Using engineered microbes for synthesizing high-valued chemicals from renewable sources is a foundation in synthetic biology, however, it is still in its early stages. Here, we present peculiarities and troubleshooting of the construction of novel synthetic metabolic pathways in genetically modified work-horse Pseudomonas putida KT2440. The combination of this microbial host and heterologous expressed non-heme diiron monooxygenases enabled de novo biosynthesis of 2,5-dimethylpyrazine (2,5-DMP) carboxylic acid and N-oxides as target products. A key intermediate, 2,5-DMP, was obtained by using Pseudomonas putida KT2440Δ6 strain containing six gene deletions in the L-threonine pathway, along with the overexpression of thrA^S345F and tdh from E. coli.

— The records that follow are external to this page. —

`config.mk`:
```
export PLATFORM = sky130hd
export DESIGN_NAME = spi_rx_core
export DESIGN_NICKNAME = d
export VERILOG_FILES = /design/src/rtl/spi_rx_core.sv
export SDC_FILE = /design/constraint.sdc
export NUM_CORES = 1
export LEC_CHECK = 0
export ABC_AREA = 0
export CAP_MARGIN = 5
export CORE_ASPECT_RATIO = 0.75
export CORE_MARGIN = 2
export CORE_UTILIZATION = 45
export CTS_BUF_LIST = sky130_fd_sc_hd__clkbuf_16
export CTS_CLUSTER_DIAMETER = 50
export CTS_CLUSTER_SIZE = 40
export DETAILED_ROUTE_END_ITERATION = 12
export HOLD_SLACK_MARGIN = 0.08
export PLACE_DENSITY = 0.68
export SYNTH_ARGS = -nofsm -noshare
export SYNTH_HDL_FRONTEND = slang
export SYNTH_SLANG_ARGS = --single-unit
export TNS_END_PERCENT = 100
```
`constraint.sdc`:
```
create_clock -name clock_i -period 3.1 [get_ports clock_i]
set_clock_uncertainty 0.1 [all_clocks]
set_input_delay 0.465 -clock clock_i [delete_from_list [all_inputs] [get_ports clock_i]]
set_output_delay 0.465 -clock clock_i [all_outputs]
set_load 0.02 [all_outputs]
```
`src/rtl/spi_rx_core.sv`:
```
// SPI receive deserializer: samples MISO on falling SCLK edges, MSB first, WIDTH bits per frame.
// Optional abort pulse when reception is disabled mid-frame: define SPI_RX_ABORT_FLAG_EN.
module spi_rx_core #(
    parameter int unsigned WIDTH = 24
) (
    input  logic             clock_i,
    input  logic             reset_i,
    input  logic             rx_en_i,
    input  logic             SCLK_i,
    input  logic             MISO_i,
    output logic [WIDTH-1:0] rx_data_o,
`ifdef SPI_RX_ABORT_FLAG_EN
    output logic             abort_o,
`endif
    output logic             rx_done_o
);

    localparam int unsigned CntW = $clog2(WIDTH);
    localparam logic [CntW-1:0] LastCnt = CntW'(WIDTH - 1);

    logic [1:0]       sclk_sync_q;
    logic [1:0]       miso_sync_q;
    logic             sclk_prev_q;
    logic             sclk_fall;
    logic [WIDTH-1:0] shift_q, shift_d;
    logic [CntW-1:0]  count_q, count_d;
    logic [WIDTH-1:0] data_q, data_d;
    logic             done_q, done_d;

    // Equal-depth synchronizers keep MISO aligned with the SCLK edge it belongs to.
    always_ff @(posedge clock_i or negedge reset_i) begin
        if (!reset_i) begin
            sclk_sync_q <= '0;
            miso_sync_q <= '0;
            sclk_prev_q <= 1'b0;
        end else begin
            sclk_sync_q <= {sclk_sync_q[0], SCLK_i};
            miso_sync_q <= {miso_sync_q[0], MISO_i};
            sclk_prev_q <= sclk_sync_q[1];
        end
    end

    assign sclk_fall = sclk_prev_q & ~sclk_sync_q[1];

    always_comb begin
        shift_d = shift_q;
        count_d = count_q;
        data_d  = data_q;
        done_d  = 1'b0;
        if (!rx_en_i) begin
            count_d = '0;
        end else if (sclk_fall) begin
            shift_d = {shift_q[WIDTH-2:0], miso_sync_q[1]};
            if (count_q == LastCnt) begin
                count_d = '0;
                data_d  = shift_d;
                done_d  = 1'b1;
            end else begin
                count_d = count_q + 1'b1;
            end
        end
    end

    always_ff @(posedge clock_i or negedge reset_i) begin
        if (!reset_i) begin
            shift_q <= '0;
            count_q <= '0;
            data_q  <= '0;
            done_q  <= 1'b0;
        end else begin
            shift_q <= shift_d;
            count_q <= count_d;
            data_q  <= data_d;
            done_q  <= done_d;
        end
    end

    assign rx_data_o = data_q;
    assign rx_done_o = done_q;

`ifdef SPI_RX_ABORT_FLAG_EN
    logic abort_q, abort_d;

    // Count is cleared the cycle after rx_en_i drops, so this fires exactly once per abort.
    always_comb begin
        abort_d = !rx_en_i && (count_q != '0);
    end

    always_ff @(posedge clock_i or negedge reset_i) begin
        if (!reset_i) begin
            abort_q <= 1'b0;
        end else begin
            abort_q <= abort_d;
        end
    end

    assign abort_o = abort_q;
`endif

endmodule

```
==> metrics.md <==
| Metric | Value |
|---|---|
| Hold Crit Class | `in -> async` |
| CP Capture Type | `flop` |
| TNS Setup | `0 ns` |
| Via count | `1177` |
| Final nets | `about 180` |
| Reg2reg start | `count_q[0]` |
| Synthesized area | `around 2200 um2` |
| Clock latency on the worst-skew pair | `roughly 0.32 ns` |
| Internal reg-to-reg setup slack | `around 1.1 ns` |
| Num CTS Buffers | `9` |
| YS warnings | `0` |
| Final min period | `approximately 2.1 ns` |
| Comb pwr share | `0.046` |
| Synth-to-layout area growth | `26.9%` |
| Worst vdd ir | `0.366 mV` |
| Hold_buf cts | `0` |
| Post-synth EDFFs | `0` |
| Total Routing Usage GR | `0.147` |
| Final setup margin | `about 1 ns` |
| Row count | `21` |
| Vias per cell | `roughly 5.1` |
| Post-synth net total | `approximately 140` |
| Cell Count, Final, Fillers Out | `~230` |
| Postcts setup bufs | `0` |
| Layout fillers | `between 300 and 400` |
| Post-Syn Instances | `around 130` |
| # diodes | `0` |
| Count leader, synth | `dfrtp_1` |
| Register area share after synthesis | `0.661` |
| Iteration count of the initial detailed-routing pass | `4` |
| Antenna-violating nets left | `0` |
| Status | `finished clean` |
| Placement Setup Slack | `~0.66 ns` |
| Cell taking the most area after synthesis | `dfrtp_1` |
| Cell Int Power | `roughly 1400 uW` |
| Setup CP Type | `in -> reg` |
| Initial antenna violation count | `0` |
| Max Fanout on Critical Path | `25` |
| Switching part of the total | `0.211` |
| Clock Power Share | `0.468` |
| Final worst path period share | `0.676` |
| Crit-path cells | `clkdlybuf4s50_1, nand3b_4, nor2_4, mux2_1` |
| DIE AREA | `around 5500 um2` |
| CP max stage delay | `0.61 ns` |
| H-tree depth | `3` |
| RePlAce Congestion | `~0.76` |
| Pwr dens | `between 600 and 700 nW/um2` |
| Max_cap viols | `0` |
| Die Y | `between 60 and 70 um` |
| DRC | `0` |
| Post-synth top area share | `0.661` |
| Slew HR | `0.504` |
| Synthesis-stage register bit count | `between 50 and 60` |
| Fmax | `around 480 MHz` |
| Unrepaired setup endpoints after global routing | `false` |
| CP max stage cell | `clkdlybuf4s50_1` |
| Core footprint | `approximately 4600 um2` |
| Clock Sinks | `58` |
| Sequential share of power | `0.486` |
| Synth cell types | `20` |
| WP data required | `3.19 ns` |
| Routed len/inst | `between 10 and 15 um` |
| Async set-reset flop share out of synthesis | `1.00` |
| Lkg Pwr | `between 0.001 and 0.0015 uW` |
| Slew Limit Fails | `0` |
| Initial Util | `0.481` |
| Final wirelength | `between 3 and 4 mm` |
| IO Port Bufs | `29` |
| Post-synth top cells | `58 x dfrtp_1, 24 x mux2_1, 23 x mux2_2` |
| Post-Place Cells | `around 220` |
| GR Overflow Total | `0` |
| Initial detailed-routing violation count | `36` |
| Switching power | `roughly 370 uW` |
| Root Driver | `clkbuf_16` |
| Largest cells by area after synthesis | `dfrtp_1 66%, mux2_1 12%, mux2_2 12%` |
| FF-to-FF path depth | `4` |
| Number of global-route vias before repair | `approximately 1200` |
| Mean Syn Cell Area | `16.6 um2` |
| Endpoints failing setup | `0` |
| Startpoint Class | `input pin` |
| RR Endpoint | `rx_data_o[17]` |
| CTS tree | `built` |
| First-pass GRT wire length | `slightly below 6 mm` |
| WP data arrival | `~2.2 ns` |
| Resized Gates After CTS | `0` |
| Largest net degree at the start of global routing | `33` |
| Clock transition at path regs | `about 0.050 ns` |
| Most used DFF post-synth | `dfrtp_1` |
| Hold Vio Cnt, Final | `0` |
| Design Power | `approximately 1700 uW` |
| Clock Tree Buf Depth | `2` |
| Number of top-level pins | `30` |
| Die Width | `around 85 um` |
| Least-Margin Pin Slew | `about 0.74 ns` |
| Share of cells above drive strength 1 | `0.229` |
| Dpl hpwl | `~2.2 mm` |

Thus, the carbon surplus was redirected from glucose through L-threonine metabolism toward the formation of 2,5-DMP, resulting in a product titre of 106 ± 30 mg L⁻¹. By introducing two native genes (thrB and thrC from P. putida KT2440) from the L-threonine biosynthesis pathway, the production of 2,5-DMP was increased to 168 ± 20 mg L⁻¹. The resulting 2,5-DMP was further derivatized through two separate pathways. Recombinant P. putida KT2440 strain harboring xylene monooxygenase (XMO) produced 5-methyl-2-pyrazinecarboxylic acid from glucose as a targeted compound in a product titre of 204 ± 24 mg L⁻¹. The microbial host containing genes of PmlABCDEF monooxygenase (Pml) biosynthesized N-oxides – 2,5-dimethylpyrazine 1-oxide as a main product, and 2,5-dimethylpyrazine 1,4-dioxide as a minor product, reaching product titres of 82 ± 8 mg L⁻¹ and 11 ± 2 mg L⁻¹ respectively.